Wherever "parameter" occurs in the entries, copy the line that holds it.

Data to use —
______

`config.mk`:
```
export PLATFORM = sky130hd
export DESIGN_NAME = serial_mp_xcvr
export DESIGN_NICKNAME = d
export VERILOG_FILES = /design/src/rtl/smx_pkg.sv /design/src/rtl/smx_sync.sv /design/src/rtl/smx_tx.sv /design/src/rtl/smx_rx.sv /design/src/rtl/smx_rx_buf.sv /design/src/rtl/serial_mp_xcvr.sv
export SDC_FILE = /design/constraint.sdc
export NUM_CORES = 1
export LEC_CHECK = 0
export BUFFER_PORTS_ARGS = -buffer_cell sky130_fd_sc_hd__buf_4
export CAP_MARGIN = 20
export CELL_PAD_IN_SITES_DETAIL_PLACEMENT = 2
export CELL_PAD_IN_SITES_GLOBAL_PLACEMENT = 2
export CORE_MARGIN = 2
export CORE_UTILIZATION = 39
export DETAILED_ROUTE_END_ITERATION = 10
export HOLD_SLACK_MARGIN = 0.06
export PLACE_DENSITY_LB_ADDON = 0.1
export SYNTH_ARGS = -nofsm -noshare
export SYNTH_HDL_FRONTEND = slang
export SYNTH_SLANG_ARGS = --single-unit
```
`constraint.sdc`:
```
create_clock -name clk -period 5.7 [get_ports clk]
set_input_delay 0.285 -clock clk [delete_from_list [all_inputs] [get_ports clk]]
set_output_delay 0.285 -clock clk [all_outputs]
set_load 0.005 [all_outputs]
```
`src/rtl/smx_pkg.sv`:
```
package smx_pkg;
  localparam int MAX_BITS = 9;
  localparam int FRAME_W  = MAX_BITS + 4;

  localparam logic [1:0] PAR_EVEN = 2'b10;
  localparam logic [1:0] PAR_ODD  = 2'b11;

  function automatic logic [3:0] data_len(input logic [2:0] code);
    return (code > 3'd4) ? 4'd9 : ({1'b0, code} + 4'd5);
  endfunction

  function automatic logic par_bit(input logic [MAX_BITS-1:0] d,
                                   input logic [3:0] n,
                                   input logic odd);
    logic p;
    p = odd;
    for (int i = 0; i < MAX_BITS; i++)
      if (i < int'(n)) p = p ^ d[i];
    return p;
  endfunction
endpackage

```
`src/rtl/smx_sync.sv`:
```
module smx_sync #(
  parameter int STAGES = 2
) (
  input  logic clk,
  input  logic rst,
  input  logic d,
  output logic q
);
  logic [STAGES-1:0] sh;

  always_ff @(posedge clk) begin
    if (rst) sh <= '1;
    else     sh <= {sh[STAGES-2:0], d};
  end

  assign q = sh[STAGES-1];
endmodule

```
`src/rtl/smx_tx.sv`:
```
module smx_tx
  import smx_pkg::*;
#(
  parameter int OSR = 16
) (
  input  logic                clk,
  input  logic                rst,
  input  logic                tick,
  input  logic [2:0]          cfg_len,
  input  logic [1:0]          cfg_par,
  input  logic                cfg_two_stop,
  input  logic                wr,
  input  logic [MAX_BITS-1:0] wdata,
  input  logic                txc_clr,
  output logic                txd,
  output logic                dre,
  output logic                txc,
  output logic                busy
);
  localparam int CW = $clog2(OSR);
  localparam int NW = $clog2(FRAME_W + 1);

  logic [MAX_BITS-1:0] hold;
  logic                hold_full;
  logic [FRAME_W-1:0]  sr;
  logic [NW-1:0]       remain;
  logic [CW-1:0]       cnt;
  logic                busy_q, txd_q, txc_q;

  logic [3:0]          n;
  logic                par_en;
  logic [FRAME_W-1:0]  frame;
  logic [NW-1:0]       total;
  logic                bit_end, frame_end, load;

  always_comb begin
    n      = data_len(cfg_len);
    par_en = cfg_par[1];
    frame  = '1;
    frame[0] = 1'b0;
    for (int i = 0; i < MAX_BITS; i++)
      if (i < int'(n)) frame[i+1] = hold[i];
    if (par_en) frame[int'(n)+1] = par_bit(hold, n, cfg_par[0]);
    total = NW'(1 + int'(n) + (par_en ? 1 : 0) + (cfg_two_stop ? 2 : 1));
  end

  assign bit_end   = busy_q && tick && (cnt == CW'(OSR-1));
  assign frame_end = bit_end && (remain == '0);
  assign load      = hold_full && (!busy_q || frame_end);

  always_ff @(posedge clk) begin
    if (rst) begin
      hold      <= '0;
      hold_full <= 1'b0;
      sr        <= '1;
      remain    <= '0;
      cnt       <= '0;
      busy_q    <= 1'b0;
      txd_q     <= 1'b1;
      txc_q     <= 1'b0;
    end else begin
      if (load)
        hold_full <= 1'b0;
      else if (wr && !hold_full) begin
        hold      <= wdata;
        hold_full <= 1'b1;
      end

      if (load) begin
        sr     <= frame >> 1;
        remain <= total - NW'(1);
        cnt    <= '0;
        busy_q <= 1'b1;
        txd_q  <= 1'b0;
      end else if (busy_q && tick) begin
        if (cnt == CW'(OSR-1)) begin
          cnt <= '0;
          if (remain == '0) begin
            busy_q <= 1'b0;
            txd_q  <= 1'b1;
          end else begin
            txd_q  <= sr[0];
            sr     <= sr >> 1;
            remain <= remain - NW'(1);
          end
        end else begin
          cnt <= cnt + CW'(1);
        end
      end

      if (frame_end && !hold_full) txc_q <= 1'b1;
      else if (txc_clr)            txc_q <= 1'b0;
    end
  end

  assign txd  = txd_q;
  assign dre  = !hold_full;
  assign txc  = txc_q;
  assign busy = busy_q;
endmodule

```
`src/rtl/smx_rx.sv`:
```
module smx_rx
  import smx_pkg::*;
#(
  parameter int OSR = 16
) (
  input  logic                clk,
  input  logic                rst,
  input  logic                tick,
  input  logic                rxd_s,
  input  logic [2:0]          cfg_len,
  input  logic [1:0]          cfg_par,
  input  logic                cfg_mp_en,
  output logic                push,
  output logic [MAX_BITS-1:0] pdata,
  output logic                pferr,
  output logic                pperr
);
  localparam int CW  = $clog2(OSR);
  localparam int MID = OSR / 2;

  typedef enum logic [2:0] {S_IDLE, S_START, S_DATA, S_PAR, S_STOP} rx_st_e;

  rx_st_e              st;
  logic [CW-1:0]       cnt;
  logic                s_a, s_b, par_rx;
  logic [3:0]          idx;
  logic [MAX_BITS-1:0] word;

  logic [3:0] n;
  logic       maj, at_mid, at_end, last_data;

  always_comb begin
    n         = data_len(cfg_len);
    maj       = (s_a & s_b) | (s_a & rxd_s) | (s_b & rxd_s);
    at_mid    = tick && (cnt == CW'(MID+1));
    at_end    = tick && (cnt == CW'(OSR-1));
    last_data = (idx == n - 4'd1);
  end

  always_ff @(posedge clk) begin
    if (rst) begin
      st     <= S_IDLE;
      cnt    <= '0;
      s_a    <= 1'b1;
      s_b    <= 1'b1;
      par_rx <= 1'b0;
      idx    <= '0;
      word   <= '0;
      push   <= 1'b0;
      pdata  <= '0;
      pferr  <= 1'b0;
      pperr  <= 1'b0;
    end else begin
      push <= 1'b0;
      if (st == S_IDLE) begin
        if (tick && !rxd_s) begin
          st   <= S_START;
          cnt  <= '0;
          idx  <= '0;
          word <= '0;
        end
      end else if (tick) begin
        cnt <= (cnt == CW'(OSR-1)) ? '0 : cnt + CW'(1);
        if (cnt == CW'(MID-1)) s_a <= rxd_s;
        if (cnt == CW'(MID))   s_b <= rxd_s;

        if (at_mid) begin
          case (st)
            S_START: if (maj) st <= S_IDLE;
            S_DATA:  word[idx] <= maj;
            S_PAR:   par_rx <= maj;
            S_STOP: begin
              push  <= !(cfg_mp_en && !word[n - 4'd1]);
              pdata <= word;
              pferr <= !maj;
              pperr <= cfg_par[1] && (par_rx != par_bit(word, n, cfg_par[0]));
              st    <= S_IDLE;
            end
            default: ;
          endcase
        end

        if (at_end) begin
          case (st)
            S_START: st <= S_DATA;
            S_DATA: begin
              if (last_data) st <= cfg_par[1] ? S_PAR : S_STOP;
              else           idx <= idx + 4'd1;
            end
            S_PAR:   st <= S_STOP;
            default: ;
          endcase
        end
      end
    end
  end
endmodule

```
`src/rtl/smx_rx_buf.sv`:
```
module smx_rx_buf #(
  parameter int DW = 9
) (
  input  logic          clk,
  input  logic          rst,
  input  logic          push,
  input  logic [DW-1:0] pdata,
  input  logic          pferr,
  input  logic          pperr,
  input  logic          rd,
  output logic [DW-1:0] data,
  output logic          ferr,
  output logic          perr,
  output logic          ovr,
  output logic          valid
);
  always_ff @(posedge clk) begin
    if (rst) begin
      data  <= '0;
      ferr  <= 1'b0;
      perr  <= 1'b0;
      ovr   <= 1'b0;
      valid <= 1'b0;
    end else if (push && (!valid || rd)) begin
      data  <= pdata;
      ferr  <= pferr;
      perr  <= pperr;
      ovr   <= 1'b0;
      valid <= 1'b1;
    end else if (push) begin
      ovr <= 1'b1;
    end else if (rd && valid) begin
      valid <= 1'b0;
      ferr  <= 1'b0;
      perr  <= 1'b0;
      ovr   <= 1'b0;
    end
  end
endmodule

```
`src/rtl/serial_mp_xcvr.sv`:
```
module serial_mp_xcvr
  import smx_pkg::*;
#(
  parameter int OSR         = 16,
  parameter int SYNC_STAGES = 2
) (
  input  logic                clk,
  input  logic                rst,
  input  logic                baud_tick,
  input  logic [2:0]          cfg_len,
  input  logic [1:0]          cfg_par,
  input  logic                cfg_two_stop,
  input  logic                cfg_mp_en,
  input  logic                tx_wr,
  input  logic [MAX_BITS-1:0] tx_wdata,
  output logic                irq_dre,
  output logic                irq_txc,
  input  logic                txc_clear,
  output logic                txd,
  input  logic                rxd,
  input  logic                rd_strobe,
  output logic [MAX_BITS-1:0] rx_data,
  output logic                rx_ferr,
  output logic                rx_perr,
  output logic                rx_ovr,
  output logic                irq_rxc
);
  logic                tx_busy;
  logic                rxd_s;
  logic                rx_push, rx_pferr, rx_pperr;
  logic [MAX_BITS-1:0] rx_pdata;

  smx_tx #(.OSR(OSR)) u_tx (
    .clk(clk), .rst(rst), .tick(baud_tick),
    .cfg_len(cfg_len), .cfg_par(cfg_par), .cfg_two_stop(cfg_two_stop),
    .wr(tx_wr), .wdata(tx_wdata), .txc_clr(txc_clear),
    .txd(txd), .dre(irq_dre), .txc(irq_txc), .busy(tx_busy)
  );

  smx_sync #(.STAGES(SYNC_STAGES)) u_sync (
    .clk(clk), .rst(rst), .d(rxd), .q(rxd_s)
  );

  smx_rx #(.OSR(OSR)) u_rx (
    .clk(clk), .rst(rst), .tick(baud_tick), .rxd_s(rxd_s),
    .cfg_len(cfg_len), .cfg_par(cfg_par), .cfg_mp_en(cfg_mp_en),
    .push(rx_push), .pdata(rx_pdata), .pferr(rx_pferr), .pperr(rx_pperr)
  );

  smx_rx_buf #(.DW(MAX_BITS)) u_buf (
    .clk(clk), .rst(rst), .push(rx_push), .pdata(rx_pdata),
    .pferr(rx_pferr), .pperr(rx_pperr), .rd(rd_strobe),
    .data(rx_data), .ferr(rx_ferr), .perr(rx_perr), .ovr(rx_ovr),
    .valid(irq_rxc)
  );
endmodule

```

______

Response —
  parameter int STAGES = 2
  parameter int OSR = 16
  parameter int OSR = 16
  parameter int DW = 9
  parameter int OSR         = 16,
  parameter int SYNC_STAGES = 2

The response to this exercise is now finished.